Question

1. how long will it take 600 grams of plutonium - 239 (half - life = 24400 years) to decay to 18.75 grams?
2. a sample of wood that originally contained 100 grams of c - 14 (half - life 5568 years) now only contains 25 grams of c - 14. approximately how many years ago was this sample part of a living tree?
3. a rock initially contained 0.01 g of a radioactive substance when it first formed. how much remains after 4 half - lives?

Explanation:

Step1: Recall radioactive - decay formula

The amount of a radioactive substance $A$ after $n$ half - lives is given by $A = A_0\times(\frac{1}{2})^n$, where $A_0$ is the initial amount.

Step2: Solve for the first question

For Plutonium - 239, $A_0 = 600$ grams and $A = 18.75$ grams. We need to find $n$.
Set up the equation $18.75=600\times(\frac{1}{2})^n$.
First, divide both sides by 600: $\frac{18.75}{600}=(\frac{1}{2})^n$.
$\frac{18.75}{600}=\frac{1875}{60000}=\frac{1}{32}$.
So, $(\frac{1}{2})^n=\frac{1}{32}$, and since $\frac{1}{32}=(\frac{1}{2})^5$, $n = 5$.
The half - life $T_{1/2}=24400$ years. The time $t=n\times T_{1/2}=5\times24400 = 122000$ years.

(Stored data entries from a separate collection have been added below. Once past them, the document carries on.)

==> src/design/wavenet_pkg.sv <==
`default_nettype none

package wavenet_pkg;

    // ----------------------------------------------------------
    // sizes and fixed point format (Q8.8)
    // ----------------------------------------------------------
    localparam int act_width  = 16;
    localparam int frac_bits  = 8;
    localparam int acc_width  = 40;
    localparam int num_taps   = 4;
    localparam int num_ch     = 4;
    localparam int num_layers = 3;

    typedef logic signed [act_width-1:0] act_t;
    typedef logic signed [acc_width-1:0] acc_t;

    // tap 3 is the newest sample, tap 0 the oldest
    typedef act_t [num_ch-1:0]        chan_vec_t;
    typedef chan_vec_t [num_taps-1:0] window_t;

    localparam int layer_in_ch [num_layers]      = '{1, 4, 4};
    localparam int cache_dilation [num_layers-1] = '{4, 16};

    // ----------------------------------------------------------
    // weights, [layer][out ch][tap][in ch], 256 = 1.0
    // ----------------------------------------------------------
    localparam act_t layer_weight [num_layers][num_ch][num_taps][num_ch] = '{
        // layer 0 has a single input channel
        '{
            '{'{  48, 0, 0, 0}, '{ -32, 0, 0, 0}, '{  96, 0, 0, 0}, '{ 160, 0, 0, 0}},
            '{'{ -64, 0, 0, 0}, '{  80, 0, 0, 0}, '{ -40, 0, 0, 0}, '{-120, 0, 0, 0}},
            '{'{  24, 0, 0, 0}, '{  56, 0, 0, 0}, '{ 128, 0, 0, 0}, '{ -72, 0, 0, 0}},
            '{'{ 200, 0, 0, 0}, '{ -16, 0, 0, 0}, '{  32, 0, 0, 0}, '{  88, 0, 0, 0}}
        },
        '{
            '{'{  40,  -96,   64,   20}, '{ -24,  112,    8,  -56},
              '{  72,   16,  -88,   36}, '{ 128,  -48,   60,   96}},
            '{'{ -80,   28,   44,  120}, '{  52,  -36,  100,   12},
              '{ -16,   84,  -60,  140}, '{  92,   64,  -28, -104}},
            '{'{  36,   76,  -20,  -44}, '{ 104,  -68,   56,   24},
              '{  60,   32,  148,  -84}, '{-112,   88,   40,  156}},
            '{'{ -52,   44,  116,   68}, '{  20,  132,  -76,   48},
              '{  88,  -40,   24,  180}, '{ 140,  -64,   96,  -32}}
        },
        // output layer, no relu
        '{
            '{'{  96, -140,   60,   36}, '{ -72,  180,  -44,   88},
              '{ 120,   52, -160,   24}, '{-200,   84,  140,  -56}},
            '{'{-120,   64,  200,  -88}, '{  48, -152,   76,  112},
              '{ -36,   96, -124,  164}, '{ 172,  -60,   44, -188}},
            '{'{  80,  116,  -96,   52}, '{-164,   40,  136,  -72},
              '{ 104, -180,   68,   92}, '{  56,  148, -112,   20}},
            '{'{ -44,  -88,  152,  124}, '{ 132,   28, -196,   60},
              '{ -92,  168,   36, -140}, '{  76, -104,  184,   44}}
        }
    };

    localparam act_t layer_bias [num_layers][num_ch] = '{
        '{ 32, -64,  16,  -8},
        '{-24,  40, -96,  12},
        '{ 64, -32, 100, -16}
    };

    typedef enum logic [2:0] {
        idle,
        shift_in,
        start_layer,
        wait_layer,
        capture,
        emit
    } seq_state_t;

endpackage

`default_nettype wire
==> src/design/stage_if.sv <==
`timescale 1ns/1ps
`default_nettype none

// one layer's input window, handshake and held result
interface stage_if;
    import wavenet_pkg::*;

    window_t   window;
    logic      start;
    logic      done;
    chan_vec_t result;

    modport source (
        output window
    );

    modport ctrl (
        output start,
        input  done
    );

    modport engine (
        input  window,
        input  start,
        output result,
        output done
    );

endinterface

`default_nettype wire

==> src/design/layer_sequencer.sv <==
`timescale 1ns/1ps
`default_nettype none

module layer_sequencer (
    input  wire logic                          clk,
    input  wire logic                          rst,
    input  wire logic                          sample_v,
    output logic                               busy,
    output logic                               in_shift,
    output logic [wavenet_pkg::num_layers-2:0] cache_shift,
    stage_if.ctrl                              st0,
    stage_if.ctrl                              st1,
    stage_if.ctrl                              st2,
    output logic                               result_v
);
    import wavenet_pkg::*;

    localparam int               idx_w      = $clog2(num_layers);
    localparam logic [idx_w-1:0] last_layer = idx_w'(num_layers - 1);

    seq_state_t            state;
    logic [idx_w-1:0]      lidx;
    logic [num_layers-1:0] done_vec;
    logic [num_layers-1:0] start_vec;

    // ----------------------------------------------------------
    // strobes decoded from state and layer index
    // ----------------------------------------------------------
    assign busy     = (state != idle);
    assign in_shift = (state == idle) && sample_v;
    assign done_vec = {st2.done, st1.done, st0.done};

    always_comb begin
        for (int k = 0; k < num_layers; k++) begin
            start_vec[k] = (state == start_layer) && (lidx == idx_w'(k));
        end
        // cache k sits behind layer k
        for (int k = 0; k < num_layers - 1; k++) begin
            cache_shift[k] = (state == capture) && (lidx == idx_w'(k));
        end
    end

    assign st0.start = start_vec[0];
    assign st1.start = start_vec[1];
    assign st2.start = start_vec[2];

    // ----------------------------------------------------------
    // FSM, one pass through all layers per accepted sample
    // ----------------------------------------------------------
    always_ff @(posedge clk or posedge rst) begin
        if (rst) begin
            state    <= idle;
            lidx     <= '0;
            result_v <= 1'b0;
        end else begin
            result_v <= 1'b0;
            case (state)
                idle: begin
                    if (sample_v) begin
                        state <= shift_in;
                    end
                end
                shift_in: begin
                    lidx  <= '0;
                    state <= start_layer;
                end
                start_layer: begin
                    state <= wait_layer;
                end
                wait_layer: begin
                    if (done_vec[lidx]) begin
                        if (lidx == last_layer) begin
                            state <= emit;
                        end else begin
                            state <= capture;
                        end
                    end
                end
                capture: begin
                    lidx  <= lidx + 1'b1;
                    state <= start_layer;
                end
                emit: begin
                    // busy drops on the same edge
                    result_v <= 1'b1;
                    state    <= idle;
                end
                default: begin
                    state <= idle;
                end
            endcase
        end
    end

endmodule

`default_nettype wire

==> src/flat_wrapper.sv <==
// flat-port wrapper written by rule: the top's interface ports become plain ports
module layer_sequencer_flat import wavenet_pkg::*;
  (clk, rst, sample_v, busy, in_shift, cache_shift, result_v, st0_start, st0_done, st1_start, st1_done, st2_start, st2_done);
  stage_if st0_i ();
  stage_if st1_i ();
  stage_if st2_i ();
  input  wire logic clk;
  input  wire logic rst;
  input  wire logic sample_v;
  output logic busy;
  output logic in_shift;
  output logic [wavenet_pkg::num_layers-2:0] cache_shift;
  output logic result_v;
  output wire logic [$bits(st0_i.start)-1:0] st0_start;
  input wire logic [$bits(st0_i.done)-1:0] st0_done;
  output wire logic [$bits(st1_i.start)-1:0] st1_start;
  input wire logic [$bits(st1_i.done)-1:0] st1_done;
  output wire logic [$bits(st2_i.start)-1:0] st2_start;
  input wire logic [$bits(st2_i.done)-1:0] st2_done;
  assign st0_start = st0_i.start;
  assign st0_i.done = st0_done;
  assign st1_start = st1_i.start;
  assign st1_i.done = st1_done;
  assign st2_start = st2_i.start;
  assign st2_i.done = st2_done;
  layer_sequencer u_core (.clk(clk), .rst(rst), .sample_v(sample_v), .busy(busy), .in_shift(in_shift), .cache_shift(cache_shift), .st0(st0_i), .st1(st1_i), .st2(st2_i), .result_v(result_v));
endmodule
==> config.mk <==
export PLATFORM = sky130hd
export DESIGN_NAME = layer_sequencer_flat
export DESIGN_NICKNAME = d
export VERILOG_FILES = /design/src/design/wavenet_pkg.sv /design/src/design/stage_if.sv /design/src/design/layer_sequencer.sv /design/src/flat_wrapper.sv
export SDC_FILE = /design/constraint.sdc
export NUM_CORES = 1
export LEC_CHECK = 0
export BUFFER_PORTS_ARGS = -buffer_cell sky130_fd_sc_hd__buf_4
export CORE_AREA = 2 2 39 41
export DETAILED_ROUTE_END_ITERATION = 6
export DIE_AREA = 0 0 41 43
export MAX_ROUTING_LAYER = met4
export PLACE_DENSITY = 0.63
export SYNTH_ARGS = -nofsm -noshare
export SYNTH_HDL_FRONTEND = slang
export SYNTH_SLANG_ARGS = --single-unit
export TNS_END_PERCENT = 20
==> constraint.sdc <==
create_clock -name clk -period 1.7 [get_ports clk]
set_input_delay 0.085 -clock clk [delete_from_list [all_inputs] [get_ports clk]]
set_output_delay 0.085 -clock clk [all_outputs]
set_load 0.03 [all_outputs]
==> impl_metrics.csv, run 1 <==
group,metric,value,unit
routing,ant_nets,0,
flow_run,drv_cap,0,
synthesis,syn_inst,47,
clock_tree,h-tree-depth,1,
floorplan,start_util,29.8,%
synthesis,synthAdderAreaFrac,9.09,%
placed_design,hpwl,634,um
routing,detail_route.wl_per_cell,10.6,um
sta,rsz0062_at_grt,"no",
routing,wl,815,um
clock_tree,clk_latency,0.24,ns
power,cellPowerDensity,1700,mW/mm^2
floorplan,rows,14,
floorplan,io-pin-count,14,
worst_setup_path,cp_slowest_cell,"dfrtp_1",
grt,track_usage,11.4,%
sta,final-hold-violation-count,0,
sta,final.min_clock_period,1.45,ns
routing,route.detailed.drc,0,
sta,slew_viol_final,0,
clock_tree,cts_buffers,3,
sta,setup_viol,0,
synthesis,synth.distinct_cells,17,
placed_design,port_buffers,13,
clock_tree,clkTransAtPathRegs,0.04,ns
outcome,outcome,"finished clean",
finish,final_area,548,um^2
synthesis,synth_compound_area_share,16.1,%
finish,syn_to_final_growth,32.7,%
worst_hold_path,hold_path.class,"input pin to flip-flop",
grt,grt_pass1_vias,321,
power,p_leak,0.285,nW
placed_design,place.gp.congestion,0.742,
finish,n_antenna_cell,0,
sta,tns,0,ns
synthesis,syn_area,413,um^2
clock_tree,cts_resized,0,
synthesis,postSynth.asyncResetShare,100,%
synthesis,synth_flop_cell,"dfrtp_1",
grt,grt_overflow,0,
routing,vias,354,
routing,viasPerCell,4.60,
grt,grt_max_degree,12,
clock_tree,cts_tree,"built",
synthesis,synth_top_family_by_area,"simple AND/OR/NAND/NOR gates",
worst_setup_path,crit_required,1.62,ns
clock_tree,clockRootBuffer,"clkbuf_4",
finish,final_cell_mix,"13 x buf_4, 6 x dfrtp_1, 5 x nand2_1, 5 x o21ai_0",
sta,maxSlewHeadroom,79.9,%
grt,antenna_found_initial,0,
floorplan,core_area,0.00138,mm^2
sta,min_period_over_period,85.1,%
worst_setup_path,worstSetupPathType,"flip-flop to output pin",
floorplan,die_h,43,um
finish,fin_nets,72,
worst_setup_path,crit_fanout,11,
routing,dr.pass1.iters,2,
synthesis,synth_edf_count,0,
synthesis,ys_ff_latch,6,
synthesis,yosysWarnings,0,
synthesis,synth_nets,56,
floorplan,fp.dieArea,0.00176,mm^2
power,ir_drop,0.764,mV
synthesis,yosys.area_share.simple,26.7,%
grt,grt_pass1_wl,1320,um
synthesis,yosys.area_share.xor_xnor,2.12,%
worst_setup_path,cp_cell_sequence,"nor3b_1 -> and2_1 -> buf_4",
worst_setup_path,slowest_delay,0.51,ns
placed_design,placed_area,515,um^2
synthesis,syn-mean-instance-area,8.79,um^2
worst_setup_path,startpoint_type,"flip-flop",
finish,final_common_cell,"buf_4",
synthesis,ys_seq_area_share,36.4,%
clock_tree,cts_max_path_buffers,2,
sta,finalClockSkew,0.00390,ns
worst_setup_path,worstSetupEndpointType,"output pin",
sta,tightest_slew,0.302,ns
sta,fmax,691,MHz
power,power.total,0.000931,W
finish,drive_above_1_share,27.9,%
clock_tree,clock_sinks,6,
synthesis,synthMuxAreaShare,2.42,%
routing,drt_iter0_drc,2,
floorplan,die-width,41,um
worst_setup_path,cp.arrival,1.36,ns
## flip-flops by register name (all words and copies together) (netlist names)
name and count:
u_core.result_v 1, u_core.lidx 2, u_core.state 3
## synth_stat cells (2+ instances only)
library cell  number  area (um^2)
ha_1               3         37.5
nor2_1             2         7.51
buf_2              3         15.0
a21oi_1            2         10.0
nand2_1            5         18.8
o21ai_0            5         25.0
and3_1             3         18.8
and3b_1            2         17.5
dfrtp_1            6          150
nor3b_1            3         22.5
inv_1              4         15.0
and2_1             4         25.0
## final cells by class
cell class,count,area (um^2)
sequential,6,150
fill,146,836
multi-input combinational,34,233
inverter,4,15.0
timing repair buffer,14,108
tap,16,20.0
clock buffer,3,22.5
## final timing paths
kind / from / to / slack [ns] / cells past startpoint
setup / recovery: u_core.state[1]$_DFFE_PP0P_ / st2_start / 0.25 / 3
hold / removal: st2_done / u_core.state[1]$_DFFE_PP0P_ / 0.25 / 4
setup reg to reg: u_core.lidx[0]$_DFFE_PP0P_ / u_core.lidx[1]$_DFFE_PP0P_ / 0.37 / 5
hold reg to reg: u_core.lidx[1]$_DFFE_PP0P_ / u_core.lidx[1]$_DFFE_PP0P_ / 0.61 / 2
max in group asynchronous: rst / u_core.state[1]$_DFFE_PP0P_ / 1.17 / 3
min in group asynchronous: rst / u_core.state[2]$_DFFE_PP0P_ / 0.33 / 3
## stage by stage
step,setup WS [ns],cells,hold slack (ns),util (%)
floorplan,0.470,47,-0.124,-
global placement,0.417,73,0.0264,37.3
detailed placement,0.372,73,0.0271,37.3
CTS,0.229,77,0.240,39.6
global route,0.139,77,0.262,39.6
finish,0.254,77,0.247,39.6
## critical path: cells and delay by family (launching register included)
family,cells,cell delay (ns)
DFF,1,0.51
and+or+nand+nor,2,0.47
buffers and inverters,1,0.15
## cell families after synthesis
| logic type | after synthesis |
|---|---|
| AND/OR/NAND/NOR | 19 |
| multiplexers | 1 |
| adder cells (fa/ha/maj) | 3 |
| XOR/XNOR | 1 |
| buffers and inverters | 7 |
| AO/OA/AOI/OAI | 10 |
| flip-flops | 6 |
## repair_timing
item	CTS	global route
hold buffers	1	0
endpoints found under the hold margin	6	0
setup buffers	0	0
## power by group
part | internal (W) | switching [W] | total, W
registers | 0.000203 | 0.000124 | 0.000327
logic | 0.000218 | 0.000260 | 0.000477
clock network | 0.0000796 | 0.0000472 | 0.000127
total | 0.000500 | 0.000431 | 0.000931
## layer usage
layer,share of wire (%),track usage (%),vias up
met2,49,16.6,9
met3,5.2,1.57,0
met5,0,-,-
li1,-,-,188
met4,0,6.00,0
met1,45,14.9,157
(Power assumes the default switching activity.)
==> inputs of run 2 (changes only) <==
--- a/config.mk
+++ b/config.mk
@@ -5,12 +5,13 @@
 export SDC_FILE = /design/constraint.sdc
 export NUM_CORES = 1
 export LEC_CHECK = 0
+export ABC_AREA = 1
 export BUFFER_PORTS_ARGS = -buffer_cell sky130_fd_sc_hd__buf_4
 export CORE_AREA = 2 2 39 41
 export DETAILED_ROUTE_END_ITERATION = 6
 export DIE_AREA = 0 0 41 43
 export MAX_ROUTING_LAYER = met4
-export PLACE_DENSITY = 0.63
+export PLACE_DENSITY = 0.62
 export SYNTH_ARGS = -nofsm -noshare
 export SYNTH_HDL_FRONTEND = slang
 export SYNTH_SLANG_ARGS = --single-unit
==> run 2 against run 1 <==
Against the previous run: clock skew down 0.0014 ns; register-to-register slack better by 0.24 ns; critical path depth up 1; fmax up 6.0%; sequential share of layout area down 0.062 points; first-iteration DRC count unchanged; largest cell class unchanged.
==> impl_metrics.csv, run 2 <==
group,metric,value,unit
worst_setup_path,crit_family,"flip-flops",
flow_run,drv_cap,0,
clock_tree,cts_tree,"built",
worst_hold_path,hold_start,"sample_v",
finish,n_antenna_cell,0,
grt,antenna_found_initial,0,
grt,grt_overflow,0,
grt,grt_max_degree,7,
worst_hold_path,min_delay_path_depth,3,
finish,fin_nets,84,
finish,final_cell_mix,"13 x inv_1, 13 x buf_4, 10 x nor2_1",
routing,drt_iter0_drc,2,
sta,final.min_clock_period,1.36,ns
worst_setup_path,rrSetupSlack,0.61,ns
clock_tree,clkTransAtPathRegs,0.04,ns
worst_setup_path,cp.arrival,1.28,ns
placed_design,hpwl,648,um
worst_setup_path,cp_slowest_cell,"dfrtp_1",
clock_tree,cts_buffers,3,
worst_setup_path,cp_cell_sequence,"nor3_1 -> inv_1 -> nor2_1 -> buf_4",
sta,final-hold-violation-count,0,
floorplan,io-pin-count,14,
finish,largest-register,"u_core.state",
finish,syn_to_final_growth,37.6,%
synthesis,ys_seq_area_share,37.6,%
sta,maxSlewHeadroom,84.8,%
sta,min_period_over_period,80.3,%
sta,tightest_slew,0.227,ns
worst_setup_path,slowest_delay,0.44,ns
placed_design,placed_area,517,um^2
sta,slew_viol_final,0,
floorplan,fp.dieArea,0.00176,mm^2
routing,viasPerCell,4.26,
synthesis,synth_top_area_cell,"dfrtp_1",
worst_setup_path,worst_r2r_startpoint,"u_core.lidx[0]$_DFFE_PP0P_",
grt,grt_pass1_wl,1210,um
routing,route.detailed.drc,0,
synthesis,synth_edf_count,0,
power,cellPowerDensity,1610,mW/mm^2
clock_tree,clk_latency,0.24,ns
synthesis,synth_nets,65,
finish,final_cells,89,
power,netSwitchingPower,0.000434,W
placed_design,place.gp.congestion,0.676,
sta,tns,0,ns
grt,grt_pass1_vias,337,
finish,drive_above_1_share,30.1,%
finish,largest_reg_flops,3,
worst_setup_path,crit_fanout,5,
floorplan,die_h,43,um
synthesis,syn_area,399,um^2
synthesis,synth_flop_cell,"dfrtp_1",
routing,wl,751,um
power,p_seq_share,27.4,%
floorplan,start_util,28.8,%
worst_setup_path,startpoint_type,"flip-flop",
clock_tree,cts_resized,0,
power,p_leak,0.318,nW
synthesis,synth.distinct_cells,12,
floorplan,die-width,41,um
worst_setup_path,critPathBufInv,2,
power,p_sw_share,49.0,%
worst_hold_path,hold_end,"u_core.state[0]$_DFFE_PP0P_",
synthesis,synth_common_cells,"13 x inv_1, 10 x nor2_1, 9 x nand2_1",
worst_setup_path,worstSetupEndpointType,"output pin",
sta,setup_viol,0,
routing,detail_route.wl_per_cell,8.44,um
synthesis,yosysWarnings,0,
floorplan,rows,14,
outcome,outcome,"finished clean",
finish,final_util,39.7,%
synthesis,synth_top_area_share,37.6,%
sta,rsz0062_at_grt,"no",
power,power.total,0.000887,W
clock_tree,clock_sinks,6,
power,pwr-share-clk,13.9,%
worst_setup_path,crit_required,1.62,ns
finish,top_regs,"u_core.state x3, u_core.lidx x2, u_core.result_v x1",
routing,ant_nets,0,
synthesis,ys_ff_latch,6,
placed_design,placed_cells,85,
synthesis,syn-mean-instance-area,7.13,um^2
synthesis,synth_most_common_cell,"inv_1",
power,cell_internal_pwr,0.000453,W
synthesis,synth_area_leaders,"dfrtp_1 38%, inv_1 12%, ha_1 9.4%",
power,pwr-share-comb,58.7,%
routing,vias,379,
sta,fmax,733,MHz
worst_hold_path,hold_path.class,"input pin to flip-flop",
clock_tree,h-tree-depth,1,
sta,finalClockSkew,0.00255,ns
synthesis,syn_inst,56,
synthesis,postSynth.asyncResetShare,100,%
worst_setup_path,rr_worst_depth,6,
worst_setup_path,timing.rr.end,"u_core.state[0]$_DFFE_PP0P_",
clock_tree,clockRootBuffer,"clkbuf_4",
finish,final_area,549,um^2
placed_design,port_buffers,13,
floorplan,core_area,0.00138,mm^2
power,ir_drop,0.606,mV
worst_setup_path,worstSetupPathType,"flip-flop to output pin",
grt,track_usage,10.7,%
clock_tree,cts_setup_buffers,0,
clock_tree,cts_max_path_buffers,2,
routing,dr.pass1.iters,3,
-- run 2: cell count changes in the layout (fill, tap and decap cells not counted), moves of 2 or more --
cell and delta:
nor2_1 +8, nand3_2 +2, nand2_1 +4, nand3_1 +5, o21ai_2 +2, o21ai_1 +2, and3b_1 -2, inv_1 +9
a21oi_1 -2, and2_1 -4, nor3b_1 -3, and3_1 -3, o21ai_0 -5, inv_2 +2
-- run 2: layer usage --
| metal | part of all wire [%] | routed length [um] | vias up | GRT usage, % |
|---|---|---|---|---|
| met5 | 0 | 0 | - | - |
| met4 | 0 | 0 | 0 | 8.00 |
| met3 | 3.6 | 27 | 0 | 1.57 |
| met2 | 49 | 368 | 8 | 14.4 |
| met1 | 47 | 355 | 166 | 14.0 |
| li1 | - | - | 205 | - |
-- run 2: final cells by class --
class / count / area, um^2
clock buffer: 3 / 22.5
fill: 152 / 835
inverter: 15 / 56.3
multi-input combinational: 35 / 193
sequential: 6 / 150
tap: 16 / 20.0
timing repair buffer: 14 / 108
-- run 2: worst max path at each step --
stage | slack, ns | start | end | cells past startpoint
floorplan | 0.44 | u_core.state[2]$_DFFE_PP0P_ | in_shift | 3
global placement | 0.59 | u_core.state[2]$_DFFE_PP0P_ | st0_start | 4
detailed placement | 0.59 | u_core.state[2]$_DFFE_PP0P_ | st0_start | 4
CTS | 0.33 | u_core.state[2]$_DFFE_PP0P_ | st0_start | 4
global route | 0.21 | u_core.state[2]$_DFFE_PP0P_ | st0_start | 4
finish | 0.34 | u_core.state[2]$_DFFE_PP0P_ | st2_start | 4
-- run 2: power groups by stage --
stage          Sequential [W]  Clock [W]  Combinational [W]
6_report             0.000243   0.000123           0.000521
5_1_grt              0.000251   0.000134           0.000584
4_1_cts              0.000244   0.000130           0.000528
3_5_place_dp         0.000246          0           0.000526
3_3_place_gp         0.000244          0           0.000517
2_1_floorplan        0.000241          0           0.000377
-- run 2: tightest hold or removal path, stage by stage --
cell and delay (ns):
buf_4 0.08, nor2_1 0.03, o21ai_1 0.12
-- run 2: cells by family after synthesis --
| logic type | after synthesis | share of synthesized area (%) |
|---|---|---|
| buffers and inverters | 15 | 14.1 |
| and+or+nand+nor | 28 | 32.0 |
| DFF | 6 | 37.6 |
| AOI/OAI and AO/OA | 4 | 6.90 |
| adders and majority gates | 3 | 9.41 |
-- run 2: per-stage QoR --
step | hold WS (ns) | setup WS, ns
2_1_floorplan | -0.124 | 0.436
3_3_place_gp | 0.0106 | 0.590
3_5_place_dp | 0.0102 | 0.586
4_1_cts | 0.130 | 0.327
5_1_grt | 0.162 | 0.208
6_report | 0.130 | 0.335
-- run 2: timing repair --
action,CTS,global route
setup endpoints to repair,0,0
hold buffers,1,0
hold endpoints to repair,6,0
### src/source/smc_access_counter.sv
/*
  access counter of the multiple access block
  transfer size register loaded on valid_access
  load value decode from the transfer size
  count of remaining byte accesses and the last access flag
  valid transfer size for the rest of the controller
*/

module smc_access_counter
(
  input  logic                      sys_clk7,
  input  logic                      n_sys_reset7,   // active low, async
  input  logic                      valid_access,   // address cycle of new transfer
  input  smc_mac_pkg::xfer_size_t   xfer_size,      // valid with valid_access
  input  logic                      smc_done,       // external access ended
  input  smc_mac_pkg::smc_state_t   smc_nextstate,  // controller next state
  output smc_mac_pkg::xfer_size_t   r_xfer_size,    // stored size
  output smc_mac_pkg::access_count_t r_num_access,  // current count
  output smc_mac_pkg::xfer_size_t   v_xfer_size,    // size valid this cycle
  output logic                      mac_done        // last access
);

  smc_mac_pkg::access_count_t num_accesses;  // load value
  logic                       count_en;      // decrement this edge

  // ----------------------------------------
  // transfer size register
  // ----------------------------------------

  always_ff @(posedge sys_clk7 or negedge n_sys_reset7)
  begin
    if (!n_sys_reset7)
    begin
      r_xfer_size <= smc_mac_pkg::XSIZ_8;
    end
    else if (valid_access)
    begin
      r_xfer_size <= xfer_size;  // held until next transfer
    end
  end

  // current size during address cycle, stored one after it
  assign v_xfer_size = valid_access ? xfer_size : r_xfer_size;

  // ----------------------------------------
  // number of accesses
  // ----------------------------------------

  // byte bus so one access per byte of the transfer
  always_comb
  begin
    case (xfer_size)
      smc_mac_pkg::XSIZ_16: num_accesses = smc_mac_pkg::access_count_t'(1);  // two
      smc_mac_pkg::XSIZ_32: num_accesses = smc_mac_pkg::access_count_t'(3);  // four
      default:              num_accesses = smc_mac_pkg::access_count_t'(0);  // one
    endcase
  end

  // ----------------------------------------
  // access counter
  // ----------------------------------------

  // no step when the controller parks in store or idle
  assign count_en = smc_done &&
                    (smc_nextstate != smc_mac_pkg::SMC_STORE) &&
                    (smc_nextstate != smc_mac_pkg::SMC_IDLE);

  always_ff @(posedge sys_clk7 or negedge n_sys_reset7)
  begin
    if (!n_sys_reset7)
    begin
      r_num_access <= '0;
    end
    else if (valid_access)
    begin
      r_num_access <= num_accesses;  // new transfer wins over done
    end
    else if (count_en)
    begin
      // wraps from zero, controller never asks for that
      r_num_access <= r_num_access - smc_mac_pkg::access_count_t'(1);
    end
  end

  // ----------------------------------------
  // last access flag
  // ----------------------------------------

  assign mac_done = (r_num_access == '0);  // high also while idle

endmodule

Step3: Solve for the second question

For C - 14, $A_0 = 100$ grams and $A = 25$ grams.
Set up the equation $25 = 100\times(\frac{1}{2})^n$.
Divide both sides by 100: $\frac{25}{100}=(\frac{1}{2})^n$, so $(\frac{1}{2})^n=\frac{1}{4}$.
Since $\frac{1}{4}=(\frac{1}{2})^2$, $n = 2$.
The half - life $T_{1/2}=5568$ years. The time $t=n\times T_{1/2}=2\times5568 = 11136$ years.

Step4: Solve for the third question

For a radioactive substance with $A_0 = 0.01$ g and $n = 4$ half - lives.
Using the formula $A = A_0\times(\frac{1}{2})^n$, substitute $A_0 = 0.01$ and $n = 4$.
$A=0.01\times(\frac{1}{2})^4=0.01\times\frac{1}{16}=0.000625$ g.

Answer:

1. 122000 years
2. 11136 years
3. 0.000625 g